Scan the data below. Pull out each line where "psel" occurs.

*** Block opens ***

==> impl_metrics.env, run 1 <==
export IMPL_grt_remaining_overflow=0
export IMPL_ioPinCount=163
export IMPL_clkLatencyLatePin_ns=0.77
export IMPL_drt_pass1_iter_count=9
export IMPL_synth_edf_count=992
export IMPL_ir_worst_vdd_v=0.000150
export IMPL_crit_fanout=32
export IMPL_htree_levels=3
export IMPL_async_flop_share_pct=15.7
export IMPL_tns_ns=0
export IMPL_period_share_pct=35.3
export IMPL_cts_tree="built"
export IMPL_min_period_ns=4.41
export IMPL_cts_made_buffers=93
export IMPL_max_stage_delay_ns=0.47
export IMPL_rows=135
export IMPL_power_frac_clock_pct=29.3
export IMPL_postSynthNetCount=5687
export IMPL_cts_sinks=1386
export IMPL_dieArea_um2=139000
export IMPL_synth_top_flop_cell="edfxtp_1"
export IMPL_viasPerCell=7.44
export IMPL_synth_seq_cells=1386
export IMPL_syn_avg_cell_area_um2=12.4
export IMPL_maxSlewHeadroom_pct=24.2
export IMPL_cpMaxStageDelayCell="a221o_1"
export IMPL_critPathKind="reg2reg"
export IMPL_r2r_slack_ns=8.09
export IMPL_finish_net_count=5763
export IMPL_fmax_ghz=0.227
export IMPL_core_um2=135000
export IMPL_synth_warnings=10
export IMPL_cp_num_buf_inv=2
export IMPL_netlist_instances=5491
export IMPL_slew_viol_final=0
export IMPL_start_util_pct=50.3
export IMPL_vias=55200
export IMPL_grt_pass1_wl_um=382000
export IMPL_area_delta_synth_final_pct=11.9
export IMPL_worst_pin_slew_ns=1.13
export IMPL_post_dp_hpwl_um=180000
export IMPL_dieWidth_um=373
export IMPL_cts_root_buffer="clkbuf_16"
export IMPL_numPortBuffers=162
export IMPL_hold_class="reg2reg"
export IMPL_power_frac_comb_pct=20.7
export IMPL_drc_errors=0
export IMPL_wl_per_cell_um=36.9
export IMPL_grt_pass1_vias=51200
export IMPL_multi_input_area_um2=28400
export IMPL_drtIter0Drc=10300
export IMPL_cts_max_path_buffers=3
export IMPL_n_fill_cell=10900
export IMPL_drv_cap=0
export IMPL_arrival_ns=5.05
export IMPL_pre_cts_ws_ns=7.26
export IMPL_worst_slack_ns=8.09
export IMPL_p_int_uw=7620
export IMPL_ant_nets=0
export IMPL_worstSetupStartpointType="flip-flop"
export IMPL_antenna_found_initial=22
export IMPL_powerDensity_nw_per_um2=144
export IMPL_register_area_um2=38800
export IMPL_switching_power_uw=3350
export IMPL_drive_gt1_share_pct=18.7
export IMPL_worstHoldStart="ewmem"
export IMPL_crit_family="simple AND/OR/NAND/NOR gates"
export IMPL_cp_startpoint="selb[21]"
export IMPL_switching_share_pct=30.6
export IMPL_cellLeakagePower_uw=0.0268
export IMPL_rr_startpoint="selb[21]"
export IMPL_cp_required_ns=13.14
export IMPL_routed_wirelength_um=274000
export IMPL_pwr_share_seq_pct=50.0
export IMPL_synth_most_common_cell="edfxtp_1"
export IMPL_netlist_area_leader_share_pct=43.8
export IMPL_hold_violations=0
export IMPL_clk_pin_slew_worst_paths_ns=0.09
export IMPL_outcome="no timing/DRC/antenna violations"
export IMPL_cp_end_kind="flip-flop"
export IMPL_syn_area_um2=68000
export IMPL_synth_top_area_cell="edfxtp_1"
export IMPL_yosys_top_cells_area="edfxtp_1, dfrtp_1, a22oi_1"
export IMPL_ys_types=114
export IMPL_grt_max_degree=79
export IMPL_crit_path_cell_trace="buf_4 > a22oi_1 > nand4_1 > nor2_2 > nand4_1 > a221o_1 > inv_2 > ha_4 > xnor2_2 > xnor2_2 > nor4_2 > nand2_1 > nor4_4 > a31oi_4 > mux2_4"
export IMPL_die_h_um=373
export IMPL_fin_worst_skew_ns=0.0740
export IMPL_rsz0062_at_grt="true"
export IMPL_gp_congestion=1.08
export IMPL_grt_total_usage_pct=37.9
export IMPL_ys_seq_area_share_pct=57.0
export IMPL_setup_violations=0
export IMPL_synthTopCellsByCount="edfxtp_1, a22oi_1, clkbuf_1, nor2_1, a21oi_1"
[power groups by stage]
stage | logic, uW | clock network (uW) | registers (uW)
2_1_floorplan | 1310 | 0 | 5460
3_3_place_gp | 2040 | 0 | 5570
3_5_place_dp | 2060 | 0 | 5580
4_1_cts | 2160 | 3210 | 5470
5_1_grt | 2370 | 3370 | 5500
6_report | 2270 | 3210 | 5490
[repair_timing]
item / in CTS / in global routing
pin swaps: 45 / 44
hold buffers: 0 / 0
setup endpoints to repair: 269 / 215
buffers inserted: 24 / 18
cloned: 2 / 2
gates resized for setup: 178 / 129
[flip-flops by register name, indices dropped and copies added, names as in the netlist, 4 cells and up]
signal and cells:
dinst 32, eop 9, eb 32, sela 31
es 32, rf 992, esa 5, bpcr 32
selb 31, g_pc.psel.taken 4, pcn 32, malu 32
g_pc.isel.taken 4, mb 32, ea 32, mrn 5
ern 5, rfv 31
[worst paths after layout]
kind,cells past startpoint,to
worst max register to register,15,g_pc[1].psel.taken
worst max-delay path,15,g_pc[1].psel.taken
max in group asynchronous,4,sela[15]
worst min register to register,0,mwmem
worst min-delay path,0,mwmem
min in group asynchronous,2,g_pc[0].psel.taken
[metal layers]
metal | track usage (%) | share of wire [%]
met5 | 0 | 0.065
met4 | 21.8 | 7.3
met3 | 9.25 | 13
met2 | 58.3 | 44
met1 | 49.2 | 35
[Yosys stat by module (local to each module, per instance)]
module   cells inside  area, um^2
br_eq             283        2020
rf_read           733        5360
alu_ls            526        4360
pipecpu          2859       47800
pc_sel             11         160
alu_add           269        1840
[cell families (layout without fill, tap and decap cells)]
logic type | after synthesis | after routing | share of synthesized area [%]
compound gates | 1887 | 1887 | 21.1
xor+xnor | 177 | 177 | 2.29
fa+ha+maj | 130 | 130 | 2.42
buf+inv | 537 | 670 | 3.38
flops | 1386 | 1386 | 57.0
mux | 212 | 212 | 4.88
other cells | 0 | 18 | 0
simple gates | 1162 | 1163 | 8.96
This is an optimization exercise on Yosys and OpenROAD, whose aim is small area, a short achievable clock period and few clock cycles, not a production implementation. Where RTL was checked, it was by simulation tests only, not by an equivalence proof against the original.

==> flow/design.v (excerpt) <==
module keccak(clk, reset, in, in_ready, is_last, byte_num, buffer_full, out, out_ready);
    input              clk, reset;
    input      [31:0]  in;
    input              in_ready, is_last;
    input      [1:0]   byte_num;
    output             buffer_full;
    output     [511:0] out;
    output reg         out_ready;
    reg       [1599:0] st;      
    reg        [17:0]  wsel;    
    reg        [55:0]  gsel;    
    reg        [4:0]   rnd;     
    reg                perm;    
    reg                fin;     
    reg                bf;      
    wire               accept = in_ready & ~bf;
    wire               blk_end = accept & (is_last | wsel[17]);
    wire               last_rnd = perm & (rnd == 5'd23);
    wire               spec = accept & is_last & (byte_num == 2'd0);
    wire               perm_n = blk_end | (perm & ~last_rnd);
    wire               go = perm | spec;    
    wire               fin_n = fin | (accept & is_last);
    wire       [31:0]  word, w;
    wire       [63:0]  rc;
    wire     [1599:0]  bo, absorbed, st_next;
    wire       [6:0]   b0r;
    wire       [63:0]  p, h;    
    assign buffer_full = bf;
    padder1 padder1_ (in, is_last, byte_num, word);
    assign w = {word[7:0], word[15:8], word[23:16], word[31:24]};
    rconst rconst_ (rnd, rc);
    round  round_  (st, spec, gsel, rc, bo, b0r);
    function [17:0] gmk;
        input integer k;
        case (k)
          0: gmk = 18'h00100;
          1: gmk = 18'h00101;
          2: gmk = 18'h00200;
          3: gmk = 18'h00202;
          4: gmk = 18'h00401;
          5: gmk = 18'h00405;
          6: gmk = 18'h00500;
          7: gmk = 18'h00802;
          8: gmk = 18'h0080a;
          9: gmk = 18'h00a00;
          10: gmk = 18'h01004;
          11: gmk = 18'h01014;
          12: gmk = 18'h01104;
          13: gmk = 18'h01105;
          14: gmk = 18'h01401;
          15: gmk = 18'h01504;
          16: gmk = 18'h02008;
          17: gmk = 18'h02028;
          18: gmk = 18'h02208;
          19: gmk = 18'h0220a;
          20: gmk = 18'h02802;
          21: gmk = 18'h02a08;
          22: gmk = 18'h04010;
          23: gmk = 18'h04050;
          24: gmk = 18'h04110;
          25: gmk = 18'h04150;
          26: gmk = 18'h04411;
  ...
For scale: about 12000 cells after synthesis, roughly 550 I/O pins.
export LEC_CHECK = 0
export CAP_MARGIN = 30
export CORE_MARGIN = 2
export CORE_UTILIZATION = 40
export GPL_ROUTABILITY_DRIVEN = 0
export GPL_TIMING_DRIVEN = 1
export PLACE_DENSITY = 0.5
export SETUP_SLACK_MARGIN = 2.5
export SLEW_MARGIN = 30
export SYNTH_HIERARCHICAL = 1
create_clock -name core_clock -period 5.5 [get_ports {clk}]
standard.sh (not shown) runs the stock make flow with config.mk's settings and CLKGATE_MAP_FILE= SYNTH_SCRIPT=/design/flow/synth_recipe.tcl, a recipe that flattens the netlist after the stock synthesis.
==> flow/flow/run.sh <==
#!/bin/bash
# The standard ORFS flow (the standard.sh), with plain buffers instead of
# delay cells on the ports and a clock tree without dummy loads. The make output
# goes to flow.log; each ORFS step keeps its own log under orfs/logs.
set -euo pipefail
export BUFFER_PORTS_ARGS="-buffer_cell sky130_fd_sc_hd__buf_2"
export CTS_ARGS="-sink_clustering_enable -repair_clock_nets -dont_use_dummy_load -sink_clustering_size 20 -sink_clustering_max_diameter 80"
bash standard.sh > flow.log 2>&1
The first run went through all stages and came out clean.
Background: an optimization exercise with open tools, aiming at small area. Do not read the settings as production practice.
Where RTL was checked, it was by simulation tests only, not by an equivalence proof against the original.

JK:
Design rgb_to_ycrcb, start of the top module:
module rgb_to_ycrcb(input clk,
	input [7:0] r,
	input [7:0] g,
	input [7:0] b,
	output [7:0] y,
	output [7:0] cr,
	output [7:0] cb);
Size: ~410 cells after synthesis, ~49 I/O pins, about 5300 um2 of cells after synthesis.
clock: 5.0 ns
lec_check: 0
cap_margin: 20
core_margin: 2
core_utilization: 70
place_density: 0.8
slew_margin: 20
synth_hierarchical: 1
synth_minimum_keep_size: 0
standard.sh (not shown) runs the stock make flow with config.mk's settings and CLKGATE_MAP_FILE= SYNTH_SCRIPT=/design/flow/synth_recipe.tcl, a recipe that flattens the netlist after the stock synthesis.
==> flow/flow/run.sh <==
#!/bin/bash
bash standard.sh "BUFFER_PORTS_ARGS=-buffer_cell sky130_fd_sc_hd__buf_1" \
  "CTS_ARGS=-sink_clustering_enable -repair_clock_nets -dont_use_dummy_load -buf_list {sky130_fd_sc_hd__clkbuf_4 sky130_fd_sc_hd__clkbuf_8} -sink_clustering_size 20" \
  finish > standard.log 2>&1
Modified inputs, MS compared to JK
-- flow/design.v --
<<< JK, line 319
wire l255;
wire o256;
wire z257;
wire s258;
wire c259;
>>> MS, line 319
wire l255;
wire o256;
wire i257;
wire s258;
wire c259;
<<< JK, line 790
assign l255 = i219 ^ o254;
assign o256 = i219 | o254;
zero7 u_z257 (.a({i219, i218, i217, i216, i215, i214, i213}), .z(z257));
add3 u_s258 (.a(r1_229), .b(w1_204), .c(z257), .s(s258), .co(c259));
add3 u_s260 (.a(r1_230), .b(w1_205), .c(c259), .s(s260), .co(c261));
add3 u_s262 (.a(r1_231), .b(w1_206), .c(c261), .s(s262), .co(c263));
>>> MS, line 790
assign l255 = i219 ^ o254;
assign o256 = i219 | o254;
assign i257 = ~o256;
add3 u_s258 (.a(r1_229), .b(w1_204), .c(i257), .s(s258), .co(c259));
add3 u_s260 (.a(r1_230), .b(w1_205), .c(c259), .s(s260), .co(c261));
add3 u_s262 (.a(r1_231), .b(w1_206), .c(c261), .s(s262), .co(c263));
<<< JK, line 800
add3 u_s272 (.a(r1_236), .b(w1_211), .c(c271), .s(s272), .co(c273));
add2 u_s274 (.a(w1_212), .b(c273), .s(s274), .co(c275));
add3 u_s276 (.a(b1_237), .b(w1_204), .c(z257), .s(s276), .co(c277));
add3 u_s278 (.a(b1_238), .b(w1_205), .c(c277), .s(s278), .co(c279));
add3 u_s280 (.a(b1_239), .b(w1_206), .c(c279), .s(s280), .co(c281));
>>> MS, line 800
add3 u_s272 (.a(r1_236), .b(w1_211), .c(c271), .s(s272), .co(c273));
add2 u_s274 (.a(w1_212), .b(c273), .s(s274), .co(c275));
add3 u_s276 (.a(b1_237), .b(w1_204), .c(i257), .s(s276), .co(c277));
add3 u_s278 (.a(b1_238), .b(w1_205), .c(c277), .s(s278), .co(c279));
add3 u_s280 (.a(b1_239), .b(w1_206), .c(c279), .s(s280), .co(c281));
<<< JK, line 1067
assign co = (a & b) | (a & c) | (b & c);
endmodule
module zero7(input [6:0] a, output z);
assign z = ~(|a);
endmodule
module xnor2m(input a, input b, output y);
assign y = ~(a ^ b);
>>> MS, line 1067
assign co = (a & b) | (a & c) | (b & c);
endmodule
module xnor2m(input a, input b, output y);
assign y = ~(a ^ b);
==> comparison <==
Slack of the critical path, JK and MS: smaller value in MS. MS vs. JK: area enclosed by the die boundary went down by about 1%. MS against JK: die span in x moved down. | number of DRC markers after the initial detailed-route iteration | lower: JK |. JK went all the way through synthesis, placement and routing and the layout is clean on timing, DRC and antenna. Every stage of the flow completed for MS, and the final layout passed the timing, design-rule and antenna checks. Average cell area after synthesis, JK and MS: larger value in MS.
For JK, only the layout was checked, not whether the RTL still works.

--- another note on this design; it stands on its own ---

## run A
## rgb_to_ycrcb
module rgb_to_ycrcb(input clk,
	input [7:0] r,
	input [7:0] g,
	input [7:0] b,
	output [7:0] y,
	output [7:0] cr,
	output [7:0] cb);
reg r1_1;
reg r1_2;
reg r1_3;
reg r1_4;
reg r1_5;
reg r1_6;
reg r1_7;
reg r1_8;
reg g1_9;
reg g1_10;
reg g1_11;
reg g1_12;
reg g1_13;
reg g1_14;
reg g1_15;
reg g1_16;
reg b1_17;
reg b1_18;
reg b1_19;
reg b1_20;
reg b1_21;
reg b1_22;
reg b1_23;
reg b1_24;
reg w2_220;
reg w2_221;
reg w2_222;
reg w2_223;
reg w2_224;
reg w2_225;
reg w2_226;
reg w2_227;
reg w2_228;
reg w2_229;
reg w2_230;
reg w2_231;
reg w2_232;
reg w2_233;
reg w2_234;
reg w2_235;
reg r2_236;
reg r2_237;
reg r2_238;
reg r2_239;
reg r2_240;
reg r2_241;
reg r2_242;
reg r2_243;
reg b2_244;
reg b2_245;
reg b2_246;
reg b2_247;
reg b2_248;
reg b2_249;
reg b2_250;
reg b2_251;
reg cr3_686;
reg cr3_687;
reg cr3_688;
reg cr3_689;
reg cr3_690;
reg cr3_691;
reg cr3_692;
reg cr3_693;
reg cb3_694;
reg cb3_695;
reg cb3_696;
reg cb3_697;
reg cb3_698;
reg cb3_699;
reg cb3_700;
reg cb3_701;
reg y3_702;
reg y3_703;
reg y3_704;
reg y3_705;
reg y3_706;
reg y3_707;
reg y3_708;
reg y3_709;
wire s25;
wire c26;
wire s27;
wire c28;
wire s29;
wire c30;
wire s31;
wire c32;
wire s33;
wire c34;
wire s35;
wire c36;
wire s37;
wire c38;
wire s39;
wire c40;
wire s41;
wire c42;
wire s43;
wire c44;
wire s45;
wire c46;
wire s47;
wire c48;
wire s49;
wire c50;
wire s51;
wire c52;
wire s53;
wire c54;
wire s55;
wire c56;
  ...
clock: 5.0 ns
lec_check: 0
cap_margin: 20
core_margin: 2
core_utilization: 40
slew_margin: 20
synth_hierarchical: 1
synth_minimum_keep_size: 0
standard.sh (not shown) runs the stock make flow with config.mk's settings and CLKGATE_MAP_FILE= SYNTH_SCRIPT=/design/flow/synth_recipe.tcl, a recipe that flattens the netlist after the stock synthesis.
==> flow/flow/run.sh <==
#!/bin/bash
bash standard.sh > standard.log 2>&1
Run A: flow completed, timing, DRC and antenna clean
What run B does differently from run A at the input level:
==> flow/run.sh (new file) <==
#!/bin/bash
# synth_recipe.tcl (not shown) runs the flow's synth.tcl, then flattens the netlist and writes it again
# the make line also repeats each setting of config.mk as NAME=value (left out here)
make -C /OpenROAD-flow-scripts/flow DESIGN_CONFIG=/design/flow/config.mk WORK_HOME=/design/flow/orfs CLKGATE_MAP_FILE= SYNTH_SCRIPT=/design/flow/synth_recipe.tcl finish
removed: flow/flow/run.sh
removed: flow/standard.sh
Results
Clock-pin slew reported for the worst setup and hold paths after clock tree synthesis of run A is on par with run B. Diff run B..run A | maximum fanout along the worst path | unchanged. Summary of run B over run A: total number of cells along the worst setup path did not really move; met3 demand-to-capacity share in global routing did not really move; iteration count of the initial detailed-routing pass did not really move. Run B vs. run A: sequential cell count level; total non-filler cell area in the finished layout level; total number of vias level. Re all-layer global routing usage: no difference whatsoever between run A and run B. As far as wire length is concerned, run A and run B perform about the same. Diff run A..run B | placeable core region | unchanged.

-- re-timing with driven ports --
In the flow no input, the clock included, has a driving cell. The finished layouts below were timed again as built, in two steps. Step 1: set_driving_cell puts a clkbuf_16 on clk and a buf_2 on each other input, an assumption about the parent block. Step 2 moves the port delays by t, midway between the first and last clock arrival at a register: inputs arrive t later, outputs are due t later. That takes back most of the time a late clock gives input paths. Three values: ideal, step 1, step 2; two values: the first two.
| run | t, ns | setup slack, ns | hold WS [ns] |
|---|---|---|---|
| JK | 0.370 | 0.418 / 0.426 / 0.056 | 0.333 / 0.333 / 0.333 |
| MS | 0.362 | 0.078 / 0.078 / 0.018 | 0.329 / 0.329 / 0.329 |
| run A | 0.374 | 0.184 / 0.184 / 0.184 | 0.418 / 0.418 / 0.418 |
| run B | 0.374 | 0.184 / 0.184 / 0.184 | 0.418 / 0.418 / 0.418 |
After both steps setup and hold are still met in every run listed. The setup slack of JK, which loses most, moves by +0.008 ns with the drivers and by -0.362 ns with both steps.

*** Block closes ***

RESPONSE AREA:
selb 31, g_pc.psel.taken 4, pcn 32, malu 32
worst max register to register,15,g_pc[1].psel.taken
worst max-delay path,15,g_pc[1].psel.taken
min in group asynchronous,2,g_pc[0].psel.taken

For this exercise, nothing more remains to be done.